Using the listing below, please count the lines that contain the string "fdone". Only the number is wanted.

---+---

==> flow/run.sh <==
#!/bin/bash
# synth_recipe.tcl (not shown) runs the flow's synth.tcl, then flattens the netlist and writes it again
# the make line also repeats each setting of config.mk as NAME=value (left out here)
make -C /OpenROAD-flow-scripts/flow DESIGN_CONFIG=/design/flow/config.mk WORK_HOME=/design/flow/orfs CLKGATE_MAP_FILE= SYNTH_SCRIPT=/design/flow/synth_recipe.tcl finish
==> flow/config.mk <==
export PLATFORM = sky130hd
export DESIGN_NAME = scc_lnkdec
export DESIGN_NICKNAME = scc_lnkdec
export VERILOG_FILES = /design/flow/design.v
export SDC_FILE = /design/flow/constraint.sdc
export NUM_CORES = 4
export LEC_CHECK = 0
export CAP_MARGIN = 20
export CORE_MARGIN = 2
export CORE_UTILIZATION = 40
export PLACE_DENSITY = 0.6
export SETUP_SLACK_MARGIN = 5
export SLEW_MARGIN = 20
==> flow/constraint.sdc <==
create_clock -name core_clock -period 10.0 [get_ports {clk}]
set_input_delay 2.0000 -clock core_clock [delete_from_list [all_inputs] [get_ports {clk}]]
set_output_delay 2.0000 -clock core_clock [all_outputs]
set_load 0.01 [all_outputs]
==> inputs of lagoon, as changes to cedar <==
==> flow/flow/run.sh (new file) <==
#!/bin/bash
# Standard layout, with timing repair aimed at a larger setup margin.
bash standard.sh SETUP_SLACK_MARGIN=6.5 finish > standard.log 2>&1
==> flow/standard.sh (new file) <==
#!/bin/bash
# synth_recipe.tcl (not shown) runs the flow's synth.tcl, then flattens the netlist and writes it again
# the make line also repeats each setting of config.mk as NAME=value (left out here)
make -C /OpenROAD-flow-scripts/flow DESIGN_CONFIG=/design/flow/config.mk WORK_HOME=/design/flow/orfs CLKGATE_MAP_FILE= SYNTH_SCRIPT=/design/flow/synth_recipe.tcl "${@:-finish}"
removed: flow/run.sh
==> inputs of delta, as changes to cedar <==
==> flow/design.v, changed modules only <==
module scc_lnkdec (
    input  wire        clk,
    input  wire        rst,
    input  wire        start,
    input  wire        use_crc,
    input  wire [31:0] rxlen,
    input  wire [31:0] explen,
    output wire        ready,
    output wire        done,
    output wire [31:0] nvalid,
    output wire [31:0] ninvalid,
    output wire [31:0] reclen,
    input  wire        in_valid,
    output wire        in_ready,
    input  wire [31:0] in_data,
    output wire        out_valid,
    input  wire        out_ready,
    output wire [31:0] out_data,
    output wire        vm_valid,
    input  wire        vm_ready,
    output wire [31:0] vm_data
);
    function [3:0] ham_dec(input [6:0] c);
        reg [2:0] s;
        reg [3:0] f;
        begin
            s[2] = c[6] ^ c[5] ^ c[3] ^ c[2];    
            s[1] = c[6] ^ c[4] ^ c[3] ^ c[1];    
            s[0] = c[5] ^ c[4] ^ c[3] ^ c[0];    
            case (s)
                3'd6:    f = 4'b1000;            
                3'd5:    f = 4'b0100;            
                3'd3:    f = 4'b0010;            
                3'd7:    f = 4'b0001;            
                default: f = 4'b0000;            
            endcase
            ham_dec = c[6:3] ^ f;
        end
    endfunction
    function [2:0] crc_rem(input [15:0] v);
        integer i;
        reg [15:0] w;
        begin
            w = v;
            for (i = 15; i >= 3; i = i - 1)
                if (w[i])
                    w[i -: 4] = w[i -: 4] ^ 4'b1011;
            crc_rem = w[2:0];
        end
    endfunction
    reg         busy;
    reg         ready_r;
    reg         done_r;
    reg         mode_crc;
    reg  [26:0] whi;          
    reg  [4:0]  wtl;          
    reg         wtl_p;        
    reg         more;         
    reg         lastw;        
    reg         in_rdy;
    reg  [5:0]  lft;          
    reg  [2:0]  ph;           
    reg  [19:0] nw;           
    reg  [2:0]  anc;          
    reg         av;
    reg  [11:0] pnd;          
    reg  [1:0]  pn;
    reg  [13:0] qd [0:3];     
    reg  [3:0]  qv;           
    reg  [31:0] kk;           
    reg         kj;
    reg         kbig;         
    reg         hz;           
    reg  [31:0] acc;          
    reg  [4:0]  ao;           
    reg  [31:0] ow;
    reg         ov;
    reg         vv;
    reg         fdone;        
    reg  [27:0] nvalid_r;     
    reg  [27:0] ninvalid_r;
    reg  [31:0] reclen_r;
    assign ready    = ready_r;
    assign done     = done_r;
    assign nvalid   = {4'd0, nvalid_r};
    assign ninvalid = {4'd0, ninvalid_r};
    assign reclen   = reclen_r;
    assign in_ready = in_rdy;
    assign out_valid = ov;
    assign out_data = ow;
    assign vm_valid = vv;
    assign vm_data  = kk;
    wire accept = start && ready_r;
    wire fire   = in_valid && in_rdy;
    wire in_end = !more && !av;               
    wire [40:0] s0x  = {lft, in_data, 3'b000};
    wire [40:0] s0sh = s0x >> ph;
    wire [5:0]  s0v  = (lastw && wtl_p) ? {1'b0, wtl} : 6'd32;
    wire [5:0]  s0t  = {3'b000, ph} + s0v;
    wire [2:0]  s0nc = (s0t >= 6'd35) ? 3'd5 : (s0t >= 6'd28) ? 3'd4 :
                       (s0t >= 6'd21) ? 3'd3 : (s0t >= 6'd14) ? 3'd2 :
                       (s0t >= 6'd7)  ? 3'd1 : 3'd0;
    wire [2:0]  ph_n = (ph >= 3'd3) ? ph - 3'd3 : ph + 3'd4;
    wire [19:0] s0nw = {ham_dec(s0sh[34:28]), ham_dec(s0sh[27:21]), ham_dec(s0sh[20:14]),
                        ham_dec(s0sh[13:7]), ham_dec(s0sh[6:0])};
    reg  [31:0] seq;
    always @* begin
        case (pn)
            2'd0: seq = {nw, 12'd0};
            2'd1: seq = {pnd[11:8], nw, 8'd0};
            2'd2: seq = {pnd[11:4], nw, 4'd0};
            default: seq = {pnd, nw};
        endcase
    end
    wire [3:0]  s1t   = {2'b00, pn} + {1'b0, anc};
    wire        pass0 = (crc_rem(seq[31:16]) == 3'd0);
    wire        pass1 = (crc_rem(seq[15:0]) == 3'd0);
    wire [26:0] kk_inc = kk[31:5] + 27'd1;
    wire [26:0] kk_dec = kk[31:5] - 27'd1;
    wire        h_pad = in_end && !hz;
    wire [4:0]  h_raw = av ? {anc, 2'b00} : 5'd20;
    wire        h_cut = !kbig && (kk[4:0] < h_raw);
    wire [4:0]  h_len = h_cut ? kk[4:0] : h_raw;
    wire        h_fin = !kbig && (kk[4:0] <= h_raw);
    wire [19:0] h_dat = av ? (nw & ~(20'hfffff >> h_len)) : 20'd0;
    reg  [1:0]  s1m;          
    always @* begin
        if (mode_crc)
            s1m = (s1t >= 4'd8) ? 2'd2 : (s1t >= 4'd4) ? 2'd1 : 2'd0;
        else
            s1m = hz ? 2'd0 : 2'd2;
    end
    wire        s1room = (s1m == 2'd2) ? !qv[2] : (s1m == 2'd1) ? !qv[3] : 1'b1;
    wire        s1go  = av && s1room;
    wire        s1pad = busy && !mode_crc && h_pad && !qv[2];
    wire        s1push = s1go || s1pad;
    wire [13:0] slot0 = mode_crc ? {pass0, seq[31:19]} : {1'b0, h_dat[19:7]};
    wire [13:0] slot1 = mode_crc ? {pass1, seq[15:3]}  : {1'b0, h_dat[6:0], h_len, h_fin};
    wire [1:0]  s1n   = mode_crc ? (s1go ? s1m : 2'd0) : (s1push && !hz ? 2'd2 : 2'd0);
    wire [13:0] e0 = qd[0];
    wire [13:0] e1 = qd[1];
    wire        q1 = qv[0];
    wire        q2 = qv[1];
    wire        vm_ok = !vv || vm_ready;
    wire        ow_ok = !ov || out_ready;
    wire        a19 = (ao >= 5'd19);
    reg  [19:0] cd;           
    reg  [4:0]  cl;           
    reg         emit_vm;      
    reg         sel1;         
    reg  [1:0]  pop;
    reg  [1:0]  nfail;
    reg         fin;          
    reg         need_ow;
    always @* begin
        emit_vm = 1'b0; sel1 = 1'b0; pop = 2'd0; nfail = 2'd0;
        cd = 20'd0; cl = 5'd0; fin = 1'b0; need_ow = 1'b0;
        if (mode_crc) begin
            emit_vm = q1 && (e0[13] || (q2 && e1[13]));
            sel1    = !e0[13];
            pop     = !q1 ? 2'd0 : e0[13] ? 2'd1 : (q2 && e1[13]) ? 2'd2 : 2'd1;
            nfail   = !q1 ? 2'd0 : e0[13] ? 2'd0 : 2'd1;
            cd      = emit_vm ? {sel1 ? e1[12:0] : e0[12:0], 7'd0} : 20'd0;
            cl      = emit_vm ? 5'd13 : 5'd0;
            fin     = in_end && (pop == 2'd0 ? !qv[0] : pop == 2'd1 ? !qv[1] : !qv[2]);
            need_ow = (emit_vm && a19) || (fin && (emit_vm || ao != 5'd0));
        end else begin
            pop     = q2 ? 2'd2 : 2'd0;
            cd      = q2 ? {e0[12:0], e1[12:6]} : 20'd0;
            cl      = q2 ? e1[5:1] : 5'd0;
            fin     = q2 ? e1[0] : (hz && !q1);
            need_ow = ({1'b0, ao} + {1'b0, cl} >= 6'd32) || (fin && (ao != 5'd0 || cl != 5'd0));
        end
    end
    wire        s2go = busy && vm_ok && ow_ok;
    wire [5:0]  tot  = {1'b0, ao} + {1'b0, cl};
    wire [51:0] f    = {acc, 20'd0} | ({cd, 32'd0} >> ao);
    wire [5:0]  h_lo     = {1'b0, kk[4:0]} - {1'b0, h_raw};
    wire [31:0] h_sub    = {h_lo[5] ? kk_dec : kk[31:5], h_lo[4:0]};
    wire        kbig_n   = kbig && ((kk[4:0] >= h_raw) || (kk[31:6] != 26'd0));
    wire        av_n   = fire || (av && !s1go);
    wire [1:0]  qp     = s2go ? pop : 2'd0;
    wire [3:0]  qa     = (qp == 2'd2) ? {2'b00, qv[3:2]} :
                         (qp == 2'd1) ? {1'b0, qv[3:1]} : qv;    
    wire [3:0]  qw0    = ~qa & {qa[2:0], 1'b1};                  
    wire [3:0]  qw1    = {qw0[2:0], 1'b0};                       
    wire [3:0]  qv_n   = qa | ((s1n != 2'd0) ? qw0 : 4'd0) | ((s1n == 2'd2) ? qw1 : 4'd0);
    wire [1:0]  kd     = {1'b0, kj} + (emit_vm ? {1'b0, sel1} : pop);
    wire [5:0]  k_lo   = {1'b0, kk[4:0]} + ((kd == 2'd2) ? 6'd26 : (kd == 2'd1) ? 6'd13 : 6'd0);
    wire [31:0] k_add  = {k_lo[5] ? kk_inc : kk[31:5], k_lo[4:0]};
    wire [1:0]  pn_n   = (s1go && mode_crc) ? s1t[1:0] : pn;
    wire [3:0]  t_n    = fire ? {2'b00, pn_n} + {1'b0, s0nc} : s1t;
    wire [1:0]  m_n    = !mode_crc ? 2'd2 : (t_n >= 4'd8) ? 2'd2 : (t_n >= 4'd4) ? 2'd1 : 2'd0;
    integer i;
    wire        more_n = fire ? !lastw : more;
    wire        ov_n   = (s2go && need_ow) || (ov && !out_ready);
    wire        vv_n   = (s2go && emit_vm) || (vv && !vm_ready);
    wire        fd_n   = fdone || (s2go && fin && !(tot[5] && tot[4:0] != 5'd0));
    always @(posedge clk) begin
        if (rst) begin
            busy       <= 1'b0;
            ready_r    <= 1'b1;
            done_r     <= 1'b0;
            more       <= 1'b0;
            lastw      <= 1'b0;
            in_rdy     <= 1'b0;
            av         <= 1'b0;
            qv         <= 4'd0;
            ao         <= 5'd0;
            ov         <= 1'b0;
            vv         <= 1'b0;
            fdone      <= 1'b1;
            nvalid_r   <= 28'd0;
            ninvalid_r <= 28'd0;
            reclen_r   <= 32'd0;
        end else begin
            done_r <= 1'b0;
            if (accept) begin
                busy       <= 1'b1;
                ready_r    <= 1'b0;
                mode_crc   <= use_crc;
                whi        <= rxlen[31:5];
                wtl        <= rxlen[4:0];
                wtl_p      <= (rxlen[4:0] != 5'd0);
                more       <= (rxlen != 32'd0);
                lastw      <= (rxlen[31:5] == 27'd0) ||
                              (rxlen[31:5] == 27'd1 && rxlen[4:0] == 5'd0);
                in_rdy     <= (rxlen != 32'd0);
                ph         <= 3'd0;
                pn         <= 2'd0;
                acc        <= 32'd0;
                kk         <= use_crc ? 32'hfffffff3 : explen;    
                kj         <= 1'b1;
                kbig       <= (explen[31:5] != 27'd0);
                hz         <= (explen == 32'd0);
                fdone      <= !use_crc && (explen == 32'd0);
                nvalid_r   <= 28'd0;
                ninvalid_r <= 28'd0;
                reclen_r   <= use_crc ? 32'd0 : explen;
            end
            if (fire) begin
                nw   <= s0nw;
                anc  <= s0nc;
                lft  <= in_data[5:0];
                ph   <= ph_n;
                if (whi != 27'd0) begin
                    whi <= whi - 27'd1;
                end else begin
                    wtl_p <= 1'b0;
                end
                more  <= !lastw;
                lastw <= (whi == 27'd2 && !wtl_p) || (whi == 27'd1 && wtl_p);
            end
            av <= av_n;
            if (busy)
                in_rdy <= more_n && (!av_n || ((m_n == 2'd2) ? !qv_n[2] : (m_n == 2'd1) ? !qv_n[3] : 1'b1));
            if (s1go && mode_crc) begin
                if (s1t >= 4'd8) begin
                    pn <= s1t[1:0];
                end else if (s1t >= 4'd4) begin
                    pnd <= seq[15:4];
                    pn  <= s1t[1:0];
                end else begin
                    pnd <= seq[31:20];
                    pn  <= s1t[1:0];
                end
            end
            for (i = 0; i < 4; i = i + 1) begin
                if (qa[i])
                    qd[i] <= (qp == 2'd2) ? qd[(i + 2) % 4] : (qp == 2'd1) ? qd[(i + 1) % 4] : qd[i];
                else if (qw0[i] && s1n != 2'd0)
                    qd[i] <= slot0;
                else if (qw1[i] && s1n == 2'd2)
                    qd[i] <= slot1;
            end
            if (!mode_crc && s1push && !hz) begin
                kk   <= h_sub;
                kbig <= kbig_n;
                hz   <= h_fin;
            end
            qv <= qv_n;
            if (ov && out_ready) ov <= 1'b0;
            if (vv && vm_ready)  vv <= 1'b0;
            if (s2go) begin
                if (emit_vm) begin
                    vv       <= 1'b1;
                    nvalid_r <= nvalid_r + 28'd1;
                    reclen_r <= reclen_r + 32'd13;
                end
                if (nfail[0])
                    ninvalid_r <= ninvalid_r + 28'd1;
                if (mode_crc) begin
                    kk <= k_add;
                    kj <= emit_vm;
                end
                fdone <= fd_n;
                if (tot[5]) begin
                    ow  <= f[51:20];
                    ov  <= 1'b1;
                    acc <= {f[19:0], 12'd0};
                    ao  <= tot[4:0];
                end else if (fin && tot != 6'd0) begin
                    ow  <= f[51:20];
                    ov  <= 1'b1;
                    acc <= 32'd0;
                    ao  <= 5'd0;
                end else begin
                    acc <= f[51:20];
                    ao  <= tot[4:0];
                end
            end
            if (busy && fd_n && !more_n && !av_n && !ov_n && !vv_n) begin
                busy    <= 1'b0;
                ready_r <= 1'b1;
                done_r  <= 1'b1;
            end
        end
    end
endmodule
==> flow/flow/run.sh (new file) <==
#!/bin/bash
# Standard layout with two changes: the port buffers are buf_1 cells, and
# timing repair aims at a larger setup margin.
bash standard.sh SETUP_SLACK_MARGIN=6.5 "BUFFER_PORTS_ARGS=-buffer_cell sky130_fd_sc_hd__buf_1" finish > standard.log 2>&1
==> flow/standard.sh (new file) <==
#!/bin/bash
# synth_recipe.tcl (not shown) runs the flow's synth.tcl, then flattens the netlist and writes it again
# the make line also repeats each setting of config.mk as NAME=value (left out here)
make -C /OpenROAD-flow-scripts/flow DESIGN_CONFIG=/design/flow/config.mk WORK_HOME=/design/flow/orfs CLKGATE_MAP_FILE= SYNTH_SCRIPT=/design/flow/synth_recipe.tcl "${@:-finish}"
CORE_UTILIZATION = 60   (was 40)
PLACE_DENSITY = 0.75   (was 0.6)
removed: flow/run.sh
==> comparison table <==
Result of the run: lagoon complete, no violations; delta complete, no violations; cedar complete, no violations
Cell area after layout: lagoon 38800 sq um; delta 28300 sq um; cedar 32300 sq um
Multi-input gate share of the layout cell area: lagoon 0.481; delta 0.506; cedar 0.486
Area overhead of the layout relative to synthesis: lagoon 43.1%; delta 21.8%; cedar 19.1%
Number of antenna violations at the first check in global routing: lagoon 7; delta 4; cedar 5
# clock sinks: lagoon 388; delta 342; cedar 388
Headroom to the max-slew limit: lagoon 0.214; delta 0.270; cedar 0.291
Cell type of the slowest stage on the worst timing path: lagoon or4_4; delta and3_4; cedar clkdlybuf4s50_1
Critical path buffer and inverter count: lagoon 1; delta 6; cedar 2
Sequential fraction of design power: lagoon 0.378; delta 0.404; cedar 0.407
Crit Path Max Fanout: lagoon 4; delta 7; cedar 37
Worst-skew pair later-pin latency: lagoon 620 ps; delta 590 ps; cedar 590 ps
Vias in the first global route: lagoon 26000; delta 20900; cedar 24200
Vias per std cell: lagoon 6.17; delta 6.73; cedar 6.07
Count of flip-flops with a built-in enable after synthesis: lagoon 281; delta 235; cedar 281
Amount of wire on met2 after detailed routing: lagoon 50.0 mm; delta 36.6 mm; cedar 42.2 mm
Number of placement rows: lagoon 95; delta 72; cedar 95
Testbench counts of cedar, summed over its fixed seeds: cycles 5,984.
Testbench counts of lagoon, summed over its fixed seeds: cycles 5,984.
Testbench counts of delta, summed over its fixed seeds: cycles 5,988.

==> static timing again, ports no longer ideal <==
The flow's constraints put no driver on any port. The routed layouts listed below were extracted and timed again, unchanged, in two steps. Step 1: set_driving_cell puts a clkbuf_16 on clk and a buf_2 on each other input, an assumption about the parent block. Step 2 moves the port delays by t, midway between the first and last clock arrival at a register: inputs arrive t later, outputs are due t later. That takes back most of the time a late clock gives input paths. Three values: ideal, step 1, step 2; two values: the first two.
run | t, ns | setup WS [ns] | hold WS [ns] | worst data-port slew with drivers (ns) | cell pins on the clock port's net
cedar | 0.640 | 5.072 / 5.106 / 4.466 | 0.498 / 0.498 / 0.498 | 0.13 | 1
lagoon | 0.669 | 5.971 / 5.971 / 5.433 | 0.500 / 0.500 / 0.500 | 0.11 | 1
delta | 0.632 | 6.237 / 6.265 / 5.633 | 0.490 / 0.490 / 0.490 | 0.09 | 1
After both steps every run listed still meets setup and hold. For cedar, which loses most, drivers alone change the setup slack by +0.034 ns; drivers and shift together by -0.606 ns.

---+---

▶ OUTPUT OF THE TASK: 5